Last reviewed 2025-03-05 · How we verify

NCT06837688

Enhancing Soft Tissues Around Inserted Implants by Two Different Methods

Quick facts

Drugs / interventions tested

• Peri-implant soft tissue augmentation using connective tissue graft
• Peri-implant soft tissue augmentation using xenogenic collagen matrix

Conditions studied

• Missing Teeth — all drugs for Missing Teeth →

Sponsor

Damascus University

Who can join

Adults 18 to 60, any sex, with Missing Teeth. Patients with the condition only — healthy volunteers not accepted.

Sponsor's own description

This randomized controlled clinical trial investigates the efficacy of xenogeneic collagen matrix (XCM) versus autogenous subepithelial connective tissue graft (SCTG) in enhancing the peri-implant soft tissue profile around single dental implants in the aesthetic zone of the anterior maxilla. Thirty adult patients with a single missing tooth, adequate bone volume, and sufficient keratinized tissue will be recruited at Damascus University. Each patient will undergo a fully digital workflow for implant planning-including CBCT imaging, intraoral scanning, and CAD/CAM fabrication of a surgical guide and provisional restoration-to ensure precision in implant placement. Immediately following implant insertion, patients will be randomly allocated (1:1) to either receive a CTG harvested from the palatal mucosa using a single incision technique or an XCM (Mucoderm®, Botiss Biomaterials) that is adapted and secured to the buccal mucosa. The primary outcome is the increase in buccal soft tissue profile, measured via superimposed digital surface models at baseline, immediately postoperatively, and at 3 months.

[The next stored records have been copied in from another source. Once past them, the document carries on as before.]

===== config.mk =====
export PLATFORM = sky130hd
export DESIGN_NAME = ascii_hex_lrc_frame_receiver
export DESIGN_NICKNAME = d
export VERILOG_FILES = /design/src/rtl/ahlrc_pkg.sv /design/src/rtl/ascii_hex_lrc_frame_receiver.sv
export SDC_FILE = /design/constraint.sdc
export NUM_CORES = 1
export LEC_CHECK = 0
export ABC_AREA = 1
export BUFFER_PORTS_ARGS = -buffer_cell sky130_fd_sc_hd__buf_2
export CELL_PAD_IN_SITES_DETAIL_PLACEMENT = 0
export CELL_PAD_IN_SITES_GLOBAL_PLACEMENT = 1
export CORE_ASPECT_RATIO = 0.9
export CORE_UTILIZATION = 54
export CTS_CLUSTER_DIAMETER = 50
export DETAILED_ROUTE_END_ITERATION = 8
export PLACE_DENSITY_LB_ADDON = 0.15
export RECOVER_POWER = 100
export SYNTH_ARGS = -nofsm -noshare
export SYNTH_HDL_FRONTEND = slang
export SYNTH_SLANG_ARGS = --single-unit

===== constraint.sdc =====
create_clock -name clk_i -period 8.8 [get_ports clk_i]
set_clock_uncertainty 0.15 [all_clocks]
set_input_delay 0.88 -clock clk_i [delete_from_list [all_inputs] [get_ports clk_i]]
set_output_delay 0.88 -clock clk_i [all_outputs]
set_load 0.01 [all_outputs]

===== src/rtl/ahlrc_pkg.sv =====
// ----------------------------------------------------------------------------
// ahlrc_pkg
// Shared codes, reset values and the hex digit decoder of the ASCII hex
// LRC frame receiver.
// ----------------------------------------------------------------------------
package ahlrc_pkg;

  // result status codes
  localparam logic [1:0] STATUS_OK       = 2'd0;
  localparam logic [1:0] STATUS_FULL     = 2'd1;
  localparam logic [1:0] STATUS_CKSUM    = 2'd2;

  // configuration register indexes
  localparam int unsigned CFG_IDX_W      = 3;
  localparam logic [CFG_IDX_W-1:0] REG_START_CHAR  = 3'd0;
  localparam logic [CFG_IDX_W-1:0] REG_FIRST_END   = 3'd1;
  localparam logic [CFG_IDX_W-1:0] REG_SECOND_END  = 3'd2;
  localparam logic [CFG_IDX_W-1:0] REG_STATION     = 3'd3;
  localparam logic [CFG_IDX_W-1:0] REG_TYPE_A      = 3'd4;
  localparam logic [CFG_IDX_W-1:0] REG_TYPE_B      = 3'd5;

  // register reset values
  localparam logic [7:0] RST_START_CHAR  = 8'd58;
  localparam logic [7:0] RST_FIRST_END   = 8'd13;
  localparam logic [7:0] RST_SECOND_END  = 8'd10;
  localparam logic [7:0] RST_STATION     = 8'd160;
  localparam logic [7:0] RST_TYPE_A      = 8'd0;
  localparam logic [7:0] RST_TYPE_B      = 8'd0;

  // character codes
  localparam logic [7:0] CHAR_0          = 8'h30;
  localparam logic [7:0] CHAR_9          = 8'h39;
  localparam logic [7:0] CHAR_A          = 8'h41;
  localparam logic [7:0] CHAR_F          = 8'h46;
  localparam logic [7:0] DIGIT_OFFSET    = 8'h30;
  localparam logic [7:0] ALPHA_OFFSET    = 8'h37;

  typedef struct packed {
    logic       ok;
    logic [3:0] nib;
  } hex_t;

  // upper-case hex digit to nibble; ok low for anything else
  function automatic hex_t hex_decode(input logic [7:0] c);
    hex_t        r;
    logic [7:0]  diff;
    r    = '0;
    diff = '0;
    if (c >= CHAR_0 && c <= CHAR_9) begin
      diff  = c - DIGIT_OFFSET;
      r.ok  = 1'b1;
      r.nib = diff[3:0];
    end else if (c >= CHAR_A && c <= CHAR_F) begin
      diff  = c - ALPHA_OFFSET;
      r.ok  = 1'b1;
      r.nib = diff[3:0];
    end
    return r;
  endfunction

endpackage


===== src/rtl/ascii_hex_lrc_frame_receiver.sv =====
// ----------------------------------------------------------------------------
// ascii_hex_lrc_frame_receiver
// Parses ASCII hex frames, checks address, type and LRC, and reads accepted
// frames out of the frame store byte by byte.
// ----------------------------------------------------------------------------
// A character or release transaction is accepted whenever the block is
// idle and the output register is free or being drained. Hex pairs are
// written into the frame store as whole bytes on the low nibble. An
// accepted frame is read out of the store byte by byte: a synchronous
// read (S_READ), then a load of the output register (S_LOAD). The input
// stays stalled from acceptance of the closing character until the last
// byte is loaded, and longer under output back-pressure.
// Error and queue-full results are produced directly, with no store access.
module ascii_hex_lrc_frame_receiver
  import ahlrc_pkg::*;
#(
  parameter int unsigned FRAME_BYTES = 32,
  parameter int unsigned QUEUE_ROWS  = 8
) (
  input  logic                 clk_i,
  input  logic                 rst_ni,
  // configuration
  input  logic                 cfg_valid_i,
  output logic                 cfg_ready_o,
  input  logic [CFG_IDX_W-1:0] cfg_index_i,
  input  logic [7:0]           cfg_data_i,
  // input items
  input  logic                 in_valid_i,
  output logic                 in_ready_o,
  input  logic                 command_i,
  input  logic [7:0]           rx_char_i,
  // results
  output logic                 out_valid_o,
  input  logic                 out_ready_i,
  output logic [1:0]           status_o,
  output logic [7:0]           data_byte_o,
  output logic [4:0]           byte_index_o,
  output logic [4:0]           payload_length_o,
  output logic                 last_o
);

  localparam int unsigned CntW  = $clog2(FRAME_BYTES + 1);
  localparam int unsigned AddrW = $clog2(FRAME_BYTES);
  localparam int unsigned OccW  = $clog2(QUEUE_ROWS);

  typedef enum logic [3:0] {
    PH_HUNT = 4'b0001,
    PH_HIGH = 4'b0010,
    PH_LOW  = 4'b0100,
    PH_END  = 4'b1000
  } phase_e;

  typedef enum logic [2:0] {
    S_IDLE = 3'b001,
    S_READ = 3'b010,
    S_LOAD = 3'b100
  } ctrl_e;

  // configuration registers
  logic [7:0] start_char_q, first_end_q, second_end_q, station_q, type_a_q, type_b_q;

  // control state
  phase_e            phase_q, phase_d;
  ctrl_e             ctrl_q, ctrl_d;
  logic [CntW-1:0]   cnt_q, cnt_d;
  logic [7:0]        sum_q, sum_d;
  logic [OccW-1:0]   occ_q, occ_d;
  logic [AddrW-1:0]  rd_idx_q, rd_idx_d;
  logic              out_valid_q, out_valid_d;

  // payload state
  logic [3:0]        hi_nib_q, hi_nib_d;
  logic [7:0]        byte0_q, byte0_d;
  logic [7:0]        byte1_q, byte1_d;
  logic [AddrW-1:0]  last_idx_q, last_idx_d;
  logic [1:0]        status_q, status_d;
  logic [7:0]        data_q, data_d;
  logic [4:0]        index_q, index_d;
  logic [4:0]        plen_q, plen_d;
  logic              last_q, last_d;

  // frame store
  logic [7:0]        mem_q [FRAME_BYTES];
  logic [7:0]        rdata_q;
  logic              mem_we, mem_re;
  logic [7:0]        mem_wdata;

  logic              in_fire, out_free;
  hex_t              hx;
  logic              frame_ok;

  assign cfg_ready_o = 1'b1;
  assign out_free    = !out_valid_q || out_ready_i;
  assign in_ready_o  = (ctrl_q == S_IDLE) && out_free;
  assign in_fire     = in_valid_i && in_ready_o;
  assign hx          = hex_decode(rx_char_i);
  assign frame_ok    = (cnt_q >= CntW'(2)) && (byte0_q == station_q) &&
                       ((byte1_q == type_a_q) || (byte1_q == type_b_q));

  always_comb begin
    phase_d     = phase_q;
    ctrl_d      = ctrl_q;
    cnt_d       = cnt_q;
    sum_d       = sum_q;
    occ_d       = occ_q;
    rd_idx_d    = rd_idx_q;
    out_valid_d = out_valid_q && !out_ready_i;
    hi_nib_d    = hi_nib_q;
    byte0_d     = byte0_q;
    byte1_d     = byte1_q;
    last_idx_d  = last_idx_q;
    status_d    = status_q;
    data_d      = data_q;
    index_d     = index_q;
    plen_d      = plen_q;
    last_d      = last_q;
    mem_we      = 1'b0;
    mem_re      = 1'b0;
    mem_wdata   = {hi_nib_q, hx.nib};

    unique case (ctrl_q)
      S_IDLE: begin
        if (in_fire) begin
          if (command_i) begin
            if (occ_q != '0) occ_d = occ_q - 1'b1;
          end else begin
            unique case (phase_q)
              PH_HUNT: begin
                if (rx_char_i == start_char_q) begin
                  phase_d = PH_HIGH;
                  cnt_d   = '0;
                  sum_d   = '0;
                end
              end
              PH_HIGH: begin
                if (hx.ok) begin
                  if (cnt_q >= CntW'(FRAME_BYTES)) begin
                    phase_d = PH_HUNT;
                  end else begin
                    hi_nib_d = hx.nib;
                    phase_d  = PH_LOW;
                  end
                end else if (rx_char_i == first_end_q) begin
                  phase_d = PH_END;
                end else begin
                  phase_d = PH_HUNT;
                end
              end
              PH_LOW: begin
                if (hx.ok && cnt_q < CntW'(FRAME_BYTES)) begin
                  mem_we  = 1'b1;
                  sum_d   = sum_q + mem_wdata;
                  if (cnt_q == '0)        byte0_d = mem_wdata;
                  if (cnt_q == CntW'(1))  byte1_d = mem_wdata;
                  cnt_d   = cnt_q + 1'b1;
                  phase_d = PH_HIGH;
                end else begin
                  phase_d = PH_HUNT;
                end
              end
              PH_END: begin
                phase_d = PH_HUNT;
                if (rx_char_i == second_end_q && frame_ok) begin
                  plen_d = 5'(cnt_q - 1'b1);
                  if (sum_q != '0 || occ_q >= OccW'(QUEUE_ROWS - 1)) begin
                    out_valid_d = 1'b1;
                    status_d    = (sum_q != '0) ? STATUS_CKSUM : STATUS_FULL;
                    data_d      = '0;
                    index_d     = '0;
                    last_d      = 1'b1;
                  end else begin
                    occ_d      = occ_q + 1'b1;
                    rd_idx_d   = '0;
                    last_idx_d = AddrW'(cnt_q - 1'b1);
                    ctrl_d     = S_READ;
                  end
                end
              end
              default: phase_d = PH_HUNT;
            endcase
          end
        end
      end
      S_READ: begin
        mem_re = 1'b1;
        ctrl_d = S_LOAD;
      end
      S_LOAD: begin
        // read data stays in rdata_q while the output register is busy
        if (out_free) begin
          out_valid_d = 1'b1;
          status_d    = STATUS_OK;
          data_d      = rdata_q;
          index_d     = 5'(rd_idx_q);
          last_d      = (rd_idx_q == last_idx_q);
          if (rd_idx_q == last_idx_q) begin
            ctrl_d = S_IDLE;
          end else begin
            rd_idx_d = rd_idx_q + 1'b1;
            ctrl_d   = S_READ;
          end
        end
      end
      default: ctrl_d = S_IDLE;
    endcase
  end

  always_ff @(posedge clk_i or negedge rst_ni) begin
    if (!rst_ni) begin
      start_char_q <= RST_START_CHAR;
      first_end_q  <= RST_FIRST_END;
      second_end_q <= RST_SECOND_END;
      station_q    <= RST_STATION;
      type_a_q     <= RST_TYPE_A;
      type_b_q     <= RST_TYPE_B;
      phase_q      <= PH_HUNT;
      ctrl_q       <= S_IDLE;
      cnt_q        <= '0;
      sum_q        <= '0;
      occ_q        <= '0;
      rd_idx_q     <= '0;
      out_valid_q  <= 1'b0;
    end else begin
      if (cfg_valid_i) begin
        unique case (cfg_index_i)
          REG_START_CHAR: start_char_q <= cfg_data_i;
          REG_FIRST_END:  first_end_q  <= cfg_data_i;
          REG_SECOND_END: second_end_q <= cfg_data_i;
          REG_STATION:    station_q    <= cfg_data_i;
          REG_TYPE_A:     type_a_q     <= cfg_data_i;
          REG_TYPE_B:     type_b_q     <= cfg_data_i;
          default: ;
        endcase
      end
      phase_q     <= phase_d;
      ctrl_q      <= ctrl_d;
      cnt_q       <= cnt_d;
      sum_q       <= sum_d;
      occ_q       <= occ_d;
      rd_idx_q    <= rd_idx_d;
      out_valid_q <= out_valid_d;
    end
  end

  always_ff @(posedge clk_i) begin
    hi_nib_q   <= hi_nib_d;
    byte0_q    <= byte0_d;
    byte1_q    <= byte1_d;
    last_idx_q <= last_idx_d;
    status_q   <= status_d;
    data_q     <= data_d;
    index_q    <= index_d;
    plen_q     <= plen_d;
    last_q     <= last_d;
  end

  // writes happen only while parsing, reads only during readout: no overlap
  always_ff @(posedge clk_i) begin
    if (mem_we) mem_q[cnt_q[AddrW-1:0]] <= mem_wdata;
    if (mem_re) rdata_q <= mem_q[rd_idx_q];
  end

  assign out_valid_o      = out_valid_q;
  assign status_o         = status_q;
  assign data_byte_o      = data_q;
  assign byte_index_o     = index_q;
  assign payload_length_o = plen_q;
  assign last_o           = last_q;

endmodule


### After elaboration in Yosys (flattened, before gate mapping)

Memory sizes are Yosys's and may differ from the RTL's. A register that Yosys moved wholly into a read port is not among the register bits.
Index checks and enable logic that the tools add are counted.

| word-level totals | value |
|---|---|
| output and inout bits | 24 |
| logic and storage cells | 192 |
| flip-flop bits (word level) | 124 |
| RAM bits | 256 |
| memories kept | 1 |

Memory list:

| memory | words | bits a word | rd ports | clocked after memory_dff | write ports | line | text |
|---|---|---|---|---|---|---|---|
| mem_q | 32 | 8 | 1 | 1 | 1 | ascii_hex_lrc_frame_receiver.sv:83 | `logic [7:0] mem_q [FRAME_BYTES];` |

| cells by class | value |
|---|---|
| reduce and logical (&&, ||, !) cells | 39 |
| muxes and demuxes | 79 |
| equality and inequality tests | 32 |
| bitwise logic cells | 3 |
| magnitude comparators | 8 |
| add/subtract/negate cells | 8 |

Operators by type and width:

| cell | count |
|---|---|
| 5-bit two-way mux | 15 |
| 8-bit two-way mux | 8 |
| 8-bit equality test | 6 |
| 6-bit AND reduction | 7 |
| 3-bit two-way mux | 12 |
| 8-bit one-hot mux with 2 select lines | 2 |
| 1-bit two-way mux | 20 |
| 5-bit one-hot mux with 2 select lines | 2 |
| 2-bit two-way mux | 9 |
| 2-bit inequality test (second input constant) | 8 |
| 4-bit two-way mux | 3 |
| 6-bit two-way mux | 2 |
| 4-bit one-hot mux with 3 select lines | 1 |
| 6-bit one-hot mux with 2 select lines | 1 |
| 2-bit AND reduction | 6 |
| 3-bit by 2-bit equality test with 1-bit output (second input constant) | 3 |
| 3-bit equality test (second input constant) | 3 |
| 1-bit logical AND | 9 |
| 3-bit one-hot mux with 3 select lines | 1 |
| 8-bit adder | 1 |
| 8-bit by 6-bit >= comparator with 1-bit output (second input constant) | 1 |
| 8-bit by 7-bit >= comparator with 1-bit output (second input constant) | 1 |
| 8-bit by 6-bit less-or-equal comparator with 1-bit output (second input constant) | 1 |
| 8-bit by 7-bit less-or-equal comparator with 1-bit output (second input constant) | 1 |
| other kinds (33) | 46 |

### Logic depth before layout (Yosys ltp)

Gate-level depths: netlist (run 1).

| logic depth | value |
|---|---|
| word-level depth | 12 |
| mapped depth | 17 |
| mapped depth without buffers | 16 |

### Worst setup path before layout (run 1)

No wires, ideal clock.

| path | value |
|---|---|
| path kind | input-to-reg |
| start point | input rx_char_i[0] |
| end point | register sum_q[6] |
| buffers on the path | 1 |
| stages on the path | 14 |
| setup slack | 4,288 ps |
| arrival time | 4,239 ps |
| library setup time | 123 ps |
| cells stage by stage | buf_2 -> inv_1 -> ha_1 -> nand3_1 -> nand3_1 -> o21ai_0 -> ha_1 -> inv_1 -> fa_1 -> inv_1 -> nand4_1 -> nand3_1 -> xnor2_1 -> o21ai_1 |

RTL lines:

| what | line | text |
|---|---|---|
| start: declaration | ascii_hex_lrc_frame_receiver.sv:31 | `input logic [7:0] rx_char_i,` |
| end signal: assignment | ascii_hex_lrc_frame_receiver.sv:238 | `sum_q <= sum_d;` |
| end: declaration | ascii_hex_lrc_frame_receiver.sv:66 | `logic [7:0] sum_q, sum_d;` |

==> results of run 1 <==
==> logic make-up (layout without fill, tap and decap cells) <==
| kind of cell | after synthesis | count (layout) | share of synthesized area, % |
|---|---|---|---|
| AOI/OAI and AO/OA | 293 | 293 | 9.818 |
| xor gates and xnor gates | 47 | 47 | 2.432 |
| adders and majority gates | 17 | 17 | 1.346 |
| buffers and inverters | 186 | 258 | 4.391 |
| DFF | 388 | 388 | 66.63 |
| other | 1 | 1 | 0.02216 |
| and+or+nand+nor | 615 | 615 | 15.36 |
==> how the worst max path moves through the flow <==
stage | start | to | slack [ns] | cells after the start
final | rx_char_i[0] | sum_q[4]$_DFFE_PN0P_ | 3.29 | 15
after global routing | rx_char_i[0] | sum_q[4]$_DFFE_PN0P_ | 2.78 | 15
after CTS | rx_char_i[0] | sum_q[5]$_DFFE_PN0P_ | 5.10 | 15
after detailed placement | rx_char_i[0] | sum_q[5]$_DFFE_PN0P_ | 4.56 | 15
after global placement | rx_char_i[0] | sum_q[5]$_DFFE_PN0P_ | 4.68 | 15
after floorplan | rx_char_i[0] | sum_q[6]$_DFFE_PN0P_ | 4.29 | 14
==> per-stage QoR <==
step                      hold slack, ns  power (mW)
after detailed placement          0.3090       2.364
after global placement            0.3102       2.359
final                             0.3285       4.068
after CTS                        0.04965       4.103
after global routing              0.3726       4.207
after floorplan                   0.2919       2.294
==> critical path, cell delays in order <==
cell and delay [ns]:
clkbuf_1 0.35, ha_1 0.23, inv_1 0.05, o211ai_1 0.26, nand2_1 0.16, nand2_1 0.24
inv_1 0.11, a31oi_1 2.13, ha_1 0.63, nand2_1 0.09, nand2_1 0.07, a31oi_1 0.20
nor2_1 0.06, nand3b_1 0.15, o21ai_0 0.17
==> layer usage <==
layer  share of wire, %  track usage [%]  up-vias  routed length [um]
met5                  0                0        -                   0
met4                1.5            5.750        0                 592
met3                7.5            4.104       50                2987
met2                 43            36.96      381               17310
met1                 48            39.66     5478               19030
li1                   -                -     5432                   -
==> power groups by stage <==
stage	Sequential, mW	Clock, mW	Combinational (mW)
floorplan	2.10	0	0.196
global placement	2.11	0	0.249
detailed placement	2.11	0	0.253
CTS	2.07	1.77	0.255
global route	2.08	1.84	0.282
finish	2.08	1.75	0.245
==> placed cells by master, fill, tap and decap left out, types with 4 or more instances in the layout <==
cell type and count:
a21oi_1 9, buf_2 20, buf_4 5, clkbuf_1 45, clkbuf_16 44, clkinv_1 9
clkinv_2 6, clkinvlp_4 4, dfrtp_1 63, dfstp_2 12, edfxtp_1 310, ha_1 15
inv_1 111, inv_6 5, nand2_1 249, nand3_1 49, nand4_1 32, nor2_1 260
nor3_1 12, o211ai_1 29, o21ai_0 204, o21ai_1 5, o221ai_1 5, o22ai_1 32
xnor2_1 36, xor2_1 11
==> layout make-up <==
| class | count | area (sq um) | share of cell area [%] |
|---|---|---|---|
| clock buffer | 53 | 1135 | 6.069 |
| tap | 409 | 511.7 | 2.737 |
| clock inverter | 26 | 247.7 | 1.325 |
| multi-input combinational | 973 | 4807 | 25.71 |
| timing repair buffer | 61 | 272.8 | 1.459 |
| inverter | 118 | 444.2 | 2.375 |
| sequential | 388 | 11280 | 60.33 |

Secondary outcomes include patient-reported measures (pain, edema, aesthetic satisfaction), clinical parameters (keratinized tissue width, soft tissue height), peri-implant health assessments, and radiographic assessment. By comparing these two methods, the study aims to determine whether the less invasive XCM can offer outcomes comparable to the CTG standard while reducing donor site morbidity and overall surgical time.

Publications & conference data

No peer-reviewed publications indexed yet for this trial.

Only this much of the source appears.